The mystics of the 14th century weren’t invented by the plague. They existed before it — on the margins, developing ideas, largely ignored by an institutional mainstream that had no use for them. The plague didn’t create their theology. It created an audience desperate enough to finally listen. The same is true after WWI: the esoteric and spiritualist ideas that flooded into popular culture had mostly been incubating for decades in smaller circles. The war didn’t invent them. It broke down the walls that had kept people from taking them seriously.
This is the part the “we just need a crisis” theory misses. Crisis is not a creative force. It’s a filter. It doesn’t manufacture depth in a system that lacks it — it exposes whoever already has it, and it rewards whoever built the alternative before the moment demanded one. Everyone else is left scrambling, improvising, or — more commonly — reaching for whichever pre-built alternative happens to be standing closest when the old order stops making sense.
That is the position the hotel industry should actually be worried about. Not “will a crisis come” — some version of one always does — but “if it comes tomorrow, is there anything real for the industry to reach for, or will it just default to whatever’s already built, even if that alternative comes from outside hospitality altogether?”
The Checklist Was Never the Timeless Truth
Here’s the uncomfortable part. The SOP-and-satisfaction-score model that hospitality treats as bedrock — the age-old, unquestionable foundation of “how hotels work” — isn’t actually age-old at all. It’s the product of an earlier shakeup: the postwar drive toward standardization, scale, and predictable control, when consistency felt like the only safe bet in a rapidly globalizing industry. It solved real problems. It also calcified.

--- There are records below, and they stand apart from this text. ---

Context: an optimization exercise on an open-source flow, tuned for small area, a short achievable clock period and few clock cycles. The choices shown serve that exercise and are no tape-out recipe.
No functional check of the RTL was part of any run shown here.
Power is estimated from default activity; no workload was simulated.

===== flow/constraint.sdc =====
create_clock -name core_clock -period 8.0 [get_ports {clk}]
set_input_delay 1.6000 -clock core_clock [delete_from_list [all_inputs] [get_ports {clk}]]
set_output_delay 1.6000 -clock core_clock [all_outputs]
set_load 0.01 [all_outputs]

===== flow/run.sh =====
#!/bin/bash
# synth_recipe.tcl (not shown) runs the flow's synth.tcl, then flattens the netlist and writes it again
# the make line also repeats each setting of config.mk as NAME=value (left out here)
make -C /OpenROAD-flow-scripts/flow DESIGN_CONFIG=/design/flow/config.mk WORK_HOME=/design/flow/orfs CLKGATE_MAP_FILE= SYNTH_SCRIPT=/design/flow/synth_recipe.tcl finish

===== flow/design.v =====
module eete #(
    parameter [31:0] BUSY_TIMEOUT_MS = 32'd10,
    parameter [1:0]  SPI_MODE        = 2'd0,
    parameter        BOUNDS_CHECK    = 1'b0
) (
    input  wire        clk,
    input  wire        rst,
    input  wire        cmd_valid,
    output wire        cmd_ready,
    input  wire [63:0] cmd_word,
    output wire        resp_valid,
    output wire [63:0] resp_word,
    input  wire        pin_valid,
    output wire        pin_ready,
    input  wire [7:0]  pin_data,
    output wire        pout_valid,
    input  wire        pout_ready,
    output wire [7:0]  pout_data,
    output wire        cs_n,
    output wire        cs_oe,
    output wire [7:0]  cs_line,
    output wire        spi_req,
    output wire        spi_w16,
    output reg  [15:0] spi_mosi,
    input  wire        spi_ack,
    input  wire [15:0] spi_miso,
    output wire        spi_cfg,
    output wire [31:0] spi_hz,
    output wire [1:0]  spi_mode,
    output wire        spi_msb_first,
    input  wire [31:0] now_ms
);
    localparam [3:0] OP_BEGIN       = 4'h1;
    localparam [3:0] OP_WRITE_BYTE  = 4'h2;
    localparam [3:0] OP_READ_BYTE   = 4'h3;
    localparam [3:0] OP_WRITE_ARRAY = 4'h4;
    localparam [3:0] OP_READ_ARRAY  = 4'h5;
    localparam [3:0] OP_WAIT_READY  = 4'h6;
    localparam [2:0] R_OK       = 3'b000;    
    localparam [2:0] R_BUSY     = 3'b001;    
    localparam [2:0] R_OOR      = 3'b010;    
    localparam [2:0] R_ILLEGAL  = 3'b100;    
    localparam [2:0] R_NOT_INIT = 3'b101;    
    localparam [2:0] R_ALREADY  = 3'b110;    
    localparam [3:0] S_IDLE = 4'd0;
    localparam [3:0] S_RDSR = 4'd1;    
    localparam [3:0] S_SR   = 4'd2;    
    localparam [3:0] S_WREN = 4'd3;    
    localparam [3:0] S_F1   = 4'd4;    
    localparam [3:0] S_F2   = 4'd5;    
    localparam [3:0] S_TX   = 4'd6;    
    localparam [3:0] S_RX   = 4'd7;    
    localparam [3:0] S_POP  = 4'd8;    
    localparam [3:0] S_PUSH = 4'd9;    
    reg [3:0]  st;
    reg [2:0]  op;
    reg        init;
    reg        cs_n_r;
    reg        cs_oe_r;
    reg [7:0]  cs_id;
    reg        rv;         
    reg        cfg;        
    reg [23:0] cur;        
    reg [23:0] len;        
    reg        lenz;       
    reg [23:0] cnt;        
    reg [31:0] t0;         
    reg [7:0]  sr;         
    reg [7:0]  b;          
    reg        rdv;        
    reg [2:0]  res;
    wire is_wb = (op == OP_WRITE_BYTE[2:0]);
    wire is_rb = (op == OP_READ_BYTE[2:0]);
    wire is_wa = (op == OP_WRITE_ARRAY[2:0]);
    wire is_ra = (op == OP_READ_ARRAY[2:0]);
    wire is_wr = (op == OP_WAIT_READY[2:0]);
    wire [3:0] c_op = cmd_word[3:0];
    reg c_legal;
    always @(*) begin
        case (c_op)
            OP_BEGIN:       c_legal = (cmd_word[7:4] == 4'd0) && (cmd_word[31:16] == 16'd0);
            OP_WRITE_BYTE:  c_legal = (cmd_word[7:4] == 4'd0) && (cmd_word[55:40] == 16'd0) && (cmd_word[63:56] == 8'd0);
            OP_READ_BYTE:   c_legal = (cmd_word[7:4] == 4'd0) && (cmd_word[55:32] == 24'd0) && (cmd_word[63:56] == 8'd0);
            OP_WRITE_ARRAY: c_legal = (cmd_word[7:4] == 4'd0) && (cmd_word[63:56] == 8'd0);
            OP_READ_ARRAY:  c_legal = (cmd_word[7:4] == 4'd0) && (cmd_word[63:56] == 8'd0);
            OP_WAIT_READY:  c_legal = (cmd_word[63:4] == 60'd0);
            default:        c_legal = 1'b0;
        endcase
    end
    wire c_begin = (c_op == OP_BEGIN);
    wire c_lenz  = (cmd_word[55:32] == 24'd0);
    wire c_oor   = (cmd_word[31:27] != 5'd0);       
    wire        ack     = spi_ack & ~cs_n_r;
    wire [31:0] el      = now_ms - t0;                
    wire        wait_on = spi_miso[0] && (el < BUSY_TIMEOUT_MS);
    wire [23:0] cnt_inc = cnt + 24'd1;
    wire        last    = (cnt_inc == len);
    wire        pg_end  = (cur[8:0] == 9'h1FF);
    wire        pg_oor  = (cur[18:9] == 10'h3FF);    
    assign cmd_ready     = (st == S_IDLE);
    assign resp_valid    = rv;
    assign resp_word     = {16'd0, sr, cnt, (rdv ? b : 8'd0), 4'd0, res[2], 1'b0, res[1:0]};
    assign pin_ready     = (st == S_POP) | (ack & is_wa & ((st == S_F2) | ((st == S_TX) & ~pg_end & ~last)));
    assign pout_valid    = (st == S_PUSH) | (ack & is_ra & (st == S_RX));
    assign pout_data     = (st == S_PUSH) ? b : spi_miso[7:0];
    assign cs_n          = cs_n_r;
    assign cs_oe         = cs_oe_r;
    assign cs_line       = cs_id;
    assign spi_cfg       = cfg;
    assign spi_hz        = t0;
    assign spi_mode      = SPI_MODE;
    assign spi_msb_first = 1'b1;
    assign spi_req = ~cs_n_r & (st != S_IDLE) & (st != S_POP) & (st != S_PUSH);
    assign spi_w16 = (st == S_F1) | (st == S_F2);
    always @(*) begin
        case (st)
            S_RDSR:  spi_mosi = 16'h0005;
            S_WREN:  spi_mosi = 16'h0006;
            S_F1:    spi_mosi = {7'b0000001, ~(is_wb | is_wa), cur[23:16]};
            S_F2:    spi_mosi = cur[15:0];
            S_TX:    spi_mosi = {8'd0, b};
            default: spi_mosi = 16'h0000;
        endcase
    end
    always @(posedge clk) begin
        if (rst) begin
            st      <= S_IDLE;
            init    <= 1'b0;
            cs_n_r  <= 1'b1;
            cs_oe_r <= 1'b0;
            cs_id   <= 8'd0;
            rv      <= 1'b0;
            cfg     <= 1'b0;
        end else begin
            cfg <= 1'b0;
            if (cs_n_r && st != S_IDLE) cs_n_r <= 1'b0;
            case (st)
                S_IDLE: begin
                    if (cmd_valid) begin
                        op   <= c_op[2:0];
                        cur  <= cmd_word[31:8];
                        len  <= cmd_word[55:32];
                        lenz <= c_lenz;
                        t0   <= cmd_word[63:32];
                        b    <= cmd_word[39:32];
                        cnt  <= 24'd0;
                        sr   <= 8'd0;
                        rdv  <= 1'b0;
                        res  <= R_OK;
                        rv   <= 1'b1;
                        if (!c_legal || (c_begin && cmd_word[63:32] == 32'd0)) begin
                            res <= R_ILLEGAL;
                        end else if (c_begin && init) begin
                            res <= R_ALREADY;
                        end else if (!c_begin && !init) begin
                            res <= R_NOT_INIT;
                        end else if (c_begin) begin
                            init    <= 1'b1;
                            cs_oe_r <= 1'b1;
                            cs_id   <= cmd_word[15:8];
                            cfg     <= 1'b1;
                        end else if (c_op == OP_WRITE_ARRAY && c_lenz) begin
                            res <= R_OK;
                        end else if (c_op == OP_WRITE_ARRAY && c_oor) begin
                            res <= R_OOR;
                        end else begin
                            rv     <= 1'b0;
                            cs_n_r <= 1'b0;
                            st     <= S_RDSR;
                        end
                    end
                end
                S_RDSR: begin
                    t0 <= now_ms;
                    if (ack) st <= S_SR;
                end
                S_SR: begin
                    if (ack) begin
                        sr <= spi_miso[7:0];
                        if (!wait_on) begin
                            cs_n_r <= 1'b1;
                            if (spi_miso[0]) begin
                                res <= R_BUSY;
                                rv  <= 1'b1;
                                st  <= S_IDLE;
                            end else if (is_wb || is_wa) begin
                                st <= S_WREN;
                            end else if (is_rb || is_ra) begin
                                st <= S_F1;
                            end else begin
                                rv <= 1'b1;
                                st <= S_IDLE;
                            end
                        end
                    end
                end
                S_WREN: begin
                    if (ack) begin
                        cs_n_r <= 1'b1;
                        st     <= S_F1;
                    end
                end
                S_F1: begin
                    if (ack) st <= S_F2;
                end
                S_F2: begin
                    if (ack) begin
                        if (is_wb) begin
                            st <= S_TX;
                        end else if (is_wa) begin
                            if (pin_valid) begin
                                b  <= pin_data;
                                st <= S_TX;
                            end else begin
                                st <= S_POP;
                            end
                        end else if (is_ra && lenz) begin
                            cs_n_r <= 1'b1;
                            rv     <= 1'b1;
                            st     <= S_IDLE;
                        end else begin
                            st <= S_RX;
                        end
                    end
                end
                S_POP: begin
                    if (pin_valid) begin
                        b  <= pin_data;
                        st <= S_TX;
                    end
                end
                S_TX: begin
                    if (ack) begin
                        cnt <= cnt_inc;
                        if (is_wb || last) begin
                            cs_n_r <= 1'b1;
                            rv     <= 1'b1;
                            st     <= S_IDLE;
                        end else begin
                            cur <= cur + 24'd1;
                            if (pg_end) begin
                                cs_n_r <= 1'b1;
                                if (pg_oor) begin
                                    res <= R_OOR;
                                    rv  <= 1'b1;
                                    st  <= S_IDLE;
                                end else begin
                                    st <= S_RDSR;
                                end
                            end else if (pin_valid) begin
                                b <= pin_data;
                            end else begin
                                st <= S_POP;
                            end
                        end
                    end
                end
                S_RX: begin
                    if (ack) begin
                        b <= spi_miso[7:0];
                        if (is_rb) begin
                            cnt    <= cnt_inc;
                            rdv    <= 1'b1;
                            cs_n_r <= 1'b1;
                            rv     <= 1'b1;
                            st     <= S_IDLE;
                        end else if (!pout_ready) begin
                            st <= S_PUSH;
                        end else begin
                            cnt <= cnt_inc;
                            if (last) begin
                                cs_n_r <= 1'b1;
                                rv     <= 1'b1;
                                st     <= S_IDLE;
                            end
                        end
                    end
                end
                S_PUSH: begin
                    if (pout_ready) begin
                        cnt <= cnt_inc;
                        if (last) begin
                            cs_n_r <= 1'b1;
                            rv     <= 1'b1;
                            st     <= S_IDLE;
                        end else begin
                            st <= S_RX;
                        end
                    end
                end
                default: st <= S_IDLE;
            endcase
        end
    end
endmodule

===== flow/config.mk =====
export PLATFORM = sky130hd
export DESIGN_NAME = eete
export DESIGN_NICKNAME = eete
export VERILOG_FILES = /design/flow/design.v
export SDC_FILE = /design/flow/constraint.sdc
export NUM_CORES = 4
export LEC_CHECK = 0
export CAP_MARGIN = 20
export CORE_MARGIN = 2
export CORE_UTILIZATION = 40
export PLACE_DENSITY = 0.6
export SLEW_MARGIN = 20

==> summary.txt, run 1 <==
Clocking
  – Root Driver: clkbuf_16
  – Hold-fix buffers, CTS: 0
  – Sink Count: about 140
  – Clock transition at path regs: roughly 0.070 ns
  – Maximum buffer depth of the clock tree: 2
  – Htree depth: 4
  – Resized Gates After CTS: 0
  – CTS tree: yes
  – Clk latency of the worst-skew pair: between 0.4 and 0.5 ns
  – Postcts setup bufs: 0
  – CTS Buf Count: 17

Setup path
  – Critical R2R Launch: t0[0]
  – Critical path startpoint: cnt[0]
  – Critical Path, Cell by Cell: ha_1 > nand3_2 > nor4_4 > and4_1 > xnor2_1 > or4_1 > a2111oi_4 > nor3_1 > nor2_1 > o31ai_1 > clkdlybuf4s50_1
  – Crit path kind: reg2out
  – Worst r2r path cells: 13
  – CP max-delay cell: or4_1
  – Critical Path AT: roughly 4.6 ns
  – Crit. End Element: output pin
  – Worst path bufs/invs: 1
  – CP peak stage delay: about 0.60 ns
  – Worst-path maximum fanout: 9
  – Reg2reg setup slack: ~3.3 ns
  – End of the worst register-to-register path: res[1]
  – Critical Path Start Type: register
  – CP delay by family, top: simple AND/OR/NAND/NOR gates
  – Crit path depth: 11
  – Worst Setup EP: pin_ready
  – CP required: between 6 and 7 ns

Finish
  – Nets@finish: 1615
  – Share of cells above drive strength 1: 0.07372
  – Area growth syn-to-layout: 28.35%
  – Layout fillers: ~2.6k
  – Fin util: 0.5219

Die
  – Die ar.: around 29000 um^2
  – Chip Width: 169.5 um
  – Die Ht: around 170 um
  – Initial Utilization: 0.4066
  – Area of the core: 26950 um^2
  – Cell Rows: 60
  – I/O Pins: roughly 270

STA
  – Slew HR: 0.2693
  – RSZ-0062 raised after global routing: no
  – Fin crit period: roughly 6.2 ns
  – Worst-Margin Slew: around 1.1 ns
  – Setup_tns: 0 ns
  – Max-slew violation count: 0
  – F_max: around 0.16 GHz
  – Count of final setup violators: 0
  – Fin crit share: 0.7767
  – Hold slack: roughly 0.50 ns
  – Layout Skew: 0.01715 ns
  – Final hold vios: 0

Detailed routing
  – Final wirelength: around 37000 um
  – Wirelength per Cell: between 20 and 25 um
  – Routed Antenna Nets: 0
  – Number of remaining DRC errors: 0
  – Vias: approximately 10k
  – Vias/cell: about 5.8
  – Initial DRC Count: 940
  – 1st-pass router iterations: 5

GRT
  – Initial antenna violation count: 3
  – Largest net degree at the start of global routing: slightly above 50
  – Overflow after GRT: 0
  – Number of global-route vias before repair: around 9.9k
  – Global-route wire length before repair: between 50000 and 60000 um
  – GRT Overall Usage: 0.2552

Logic synthesis
  – Mapped cell area: approximately 11000 um^2
  – Largest area contributor in the netlist: edfxtp_1
  – Largest family of logic cells by synthesized area: simple AND/OR/NAND/NOR gates
  – Post-synthesis area per instance: 8.731 um^2
  – Most numerous cell in the Yosys netlist: nand2_1
  – Synth top area share: 0.3508
  – Share of synthesized registers carrying an async set or reset: 0
  – XOR/XNOR share of the synthesized area: 0.05275
  – Post-synth EDFFs: ~130
  – Mux cell area share after synthesis: 0.05218
  – Top post-synthesis cells by count: 145 x nand2_1, 128 x edfxtp_1, 92 x nor2_1, 85 x a21oi_1, 79 x o21ai_0
  – Synth Warn #: 1
  – Post-synthesis compound-gate area fraction: 0.1779
  – Post-synthesis sequential area ratio: 0.3800
  – Ranking of synthesized cells by area: edfxtp_1 35%, nand2_1 5.0%, ha_1 4.1%
  – Predominant post-synthesis flop cell: edfxtp_1
  – Synth Area in Adders: 0.04293
  – Post-synthesis register bit count: 144
  – Mapped Cells: around 1.3k
  – Post-synthesis simple-gate area fraction: 0.2349
  – Synth unique cells: between 70 and 80

Min path
  – HP Class: reg2reg

Place
  – Hpwl dp: ~28000 um
  – Port Buffers: 233
  – Gpl congestion: 0.9103

Job
  – MaxCap Viol Count: 0

Power
  – Power per standard cell area: around 170 nW/um^2
  – Leak pwr: 0.005133 uW
  – Tot Pwr: between 2000 and 2500 uW
  – Worst VDD drop: approximately 0.00012 V

Run status
  – Status: finished clean
registers in the layout (all words and copies together) (netlist names), 3 cells and up:
register and cells:
t0 32, len 24, st 4, res 3, cur 24, cs_id 8, sr 8, cnt 24
b 8, op 3
worst min-delay path: stages (launching register included):
cell and delay, ns:
dfxtp_1 0.33, mux2i_1 0.07, nor2_1 0.07
cell usage in the layout (no fill, tap or decap), types with 7 or more instances in the layout:
cell	n
clkdlybuf4s50_1	233
nand2_1	145
edfxtp_1	128
nor2_1	89
a21oi_1	85
o21ai_0	79
inv_1	54
nor3_1	46
xnor2_1	39
nand3_1	36
ha_1	36
mux2_2	33
and3_1	30
xor2_1	27
nor4_1	26
and2_1	24
conb_1	24
nand4_1	23
mux2i_1	20
clkbuf_16	19
or3_1	18
a31oi_1	16
dfxtp_1	16
a211oi_1	15
nor2b_1	14
buf_4	13
a22oi_1	12
o211ai_1	11
or4_1	10
o31ai_1	9
nand2b_1	8
and4_1	7
o21a_1	7
a21o_1	7
a311oi_1	7
cell type report:
class / count / area (um^2) / area share
flip-flops and latches: 144 / 4164 / 0.2961
well taps: 341 / 426.7 / 0.03034
diodes: 2 / 5.005 / 0.0003558
repair buffers: 246 / 2430 / 0.1728
inverters: 54 / 202.7 / 0.01441
multi-input cells: 989 / 6265 / 0.4454
clock inverters: 12 / 92.59 / 0.006583
clock buffers: 20 / 479.2 / 0.03407
through the flow:
step,cell area (um^2),std cells,setup slack [ns]
after floorplan,11040,1277,2.554
after global placement,13490,1774,1.705
after detailed placement,13490,1774,1.684
after CTS,14060,1806,1.776
after global routing,14060,1808,1.577
final,14060,1808,1.787
how the worst min path moves through the flow:
stage / start / to / slack [ns] / cells after the start
5_1_grt: cs_id[2] / cs_id[2] / 0.53 / 2
6_report: cs_id[0] / cs_id[0] / 0.50 / 2
3_5_place_dp: cs_id[3] / cs_id[3] / 0.49 / 2
3_3_place_gp: cs_id[0] / cs_id[0] / 0.48 / 2
2_1_floorplan: rv / rv / 0.52 / 2
4_1_cts: cs_id[3] / cs_id[3] / 0.51 / 2
kinds of logic (layout without fill, tap and decap cells):
group	count (synthesis)	in the layout
DFF	144	144
other	2	26
muxes	53	53
adders and majority gates	37	37
AOI/OAI and AO/OA	304	304
buffers and inverters	144	332
xor gates and xnor gates	66	66
and+or+nand+nor	505	505
routing by layer:
layer	global-route usage	vias up	part of all wire
met5	0	-	0.00035
li1	-	5018	-
met4	0.07729	2	0.021
met1	0.3562	4986	0.45
met2	0.4057	422	0.46
met3	0.04361	45	0.066
power by group:
| part | switching (uW) | leakage [uW] | internal, uW | total (uW) |
|---|---|---|---|---|
| logic | 356 | 0.00350 | 282 | 638 |
| clock network | 357 | 0.000289 | 441 | 798 |
| registers | 61.9 | 0.00134 | 893 | 955 |
| total | 775 | 0.00513 | 1620 | 2390 |
==> run 2, diff against run 1 <==
--- a/flow/design.v
+++ b/flow/design.v
@@ -56,5 +56,4 @@
     reg [2:0]  op;
-    reg        init;
+    reg        init;       
     reg        cs_n_r;
-    reg        cs_oe_r;
     reg [7:0]  cs_id;
@@ -67,2 +66,4 @@
     reg [31:0] t0;         
+    reg        lst;        
+    reg        pge;        
     reg [7:0]  sr;         
@@ -92,3 +93,3 @@
     wire c_oor   = (cmd_word[31:27] != 5'd0);       
-    wire        ack     = spi_ack & ~cs_n_r;
+    wire        ack     = spi_ack;
     wire [31:0] el      = now_ms - t0;                
@@ -96,4 +97,4 @@
     wire [23:0] cnt_inc = cnt + 24'd1;
-    wire        last    = (cnt_inc == len);
-    wire        pg_end  = (cur[8:0] == 9'h1FF);
+    wire        last    = lst;
+    wire        pg_end  = pge;
     wire        pg_oor  = (cur[18:9] == 10'h3FF);    
@@ -106,6 +107,6 @@
     assign cs_n          = cs_n_r;
-    assign cs_oe         = cs_oe_r;
+    assign cs_oe         = init;
     assign cs_line       = cs_id;
     assign spi_cfg       = cfg;
-    assign spi_hz        = t0;
+    assign spi_hz        = {b, len};
     assign spi_mode      = SPI_MODE;
@@ -125,2 +126,6 @@
     always @(posedge clk) begin
+        lst <= (cnt_inc == len);
+        pge <= (cur[8:0] == 9'h1FF);
+    end
+    always @(posedge clk) begin
         if (rst) begin
@@ -129,3 +134,2 @@
             cs_n_r  <= 1'b1;
-            cs_oe_r <= 1'b0;
             cs_id   <= 8'd0;
@@ -143,4 +147,3 @@
                         lenz <= c_lenz;
-                        t0   <= cmd_word[63:32];
-                        b    <= cmd_word[39:32];
+                        b    <= c_begin ? cmd_word[63:56] : cmd_word[39:32];
                         cnt  <= 24'd0;
@@ -158,3 +161,2 @@
                             init    <= 1'b1;
-                            cs_oe_r <= 1'b1;
                             cs_id   <= cmd_word[15:8];
==> run 2 against run 1 <==
Compared with the run above: cell area is 4.0% lower; clock skew is 0.0018 ns lower; final cell count is 5.0% lower; sequential power is 6% higher; via count is 8.3% lower; synthesized cell count is 6.9% lower; first-iteration DRC count is 27% lower; sequential share of layout area is 1.5 points higher; wire length is 12% lower; fmax is 18% higher; hold slack better by 0.0026 ns; count of clock-buffer cells in the layout is 1 lower.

Somewhere along the way, “measurable” quietly replaced “meaningful” as the industry’s north star, and nobody voted on that trade — it just accumulated, one satisfaction survey at a time.
So, when the guardians of the global hospitality industry insist that spiritual intelligence, heart-warming care, and unconditional attentiveness are too soft, too vague, or too unmeasurable to matter — they are not defending an eternal truth. They are defending the last generation’s answer to the last shakeup, mistaken for gravity itself.
Building the Alternative Before It’s Fashionable
Heart-Based Hospitality with Spiritual Intelligence isn’t a bet that the world is about to collapse and drag hospitality toward enlightenment. It’s a much less dramatic and more useful claim: that unconditional love, loving-kindness, compassion, and genuinely heart-warming care were never soft extras bolted onto hospitality. They were and are hospitality — before the industry optimized guest experience into something a spreadsheet could score.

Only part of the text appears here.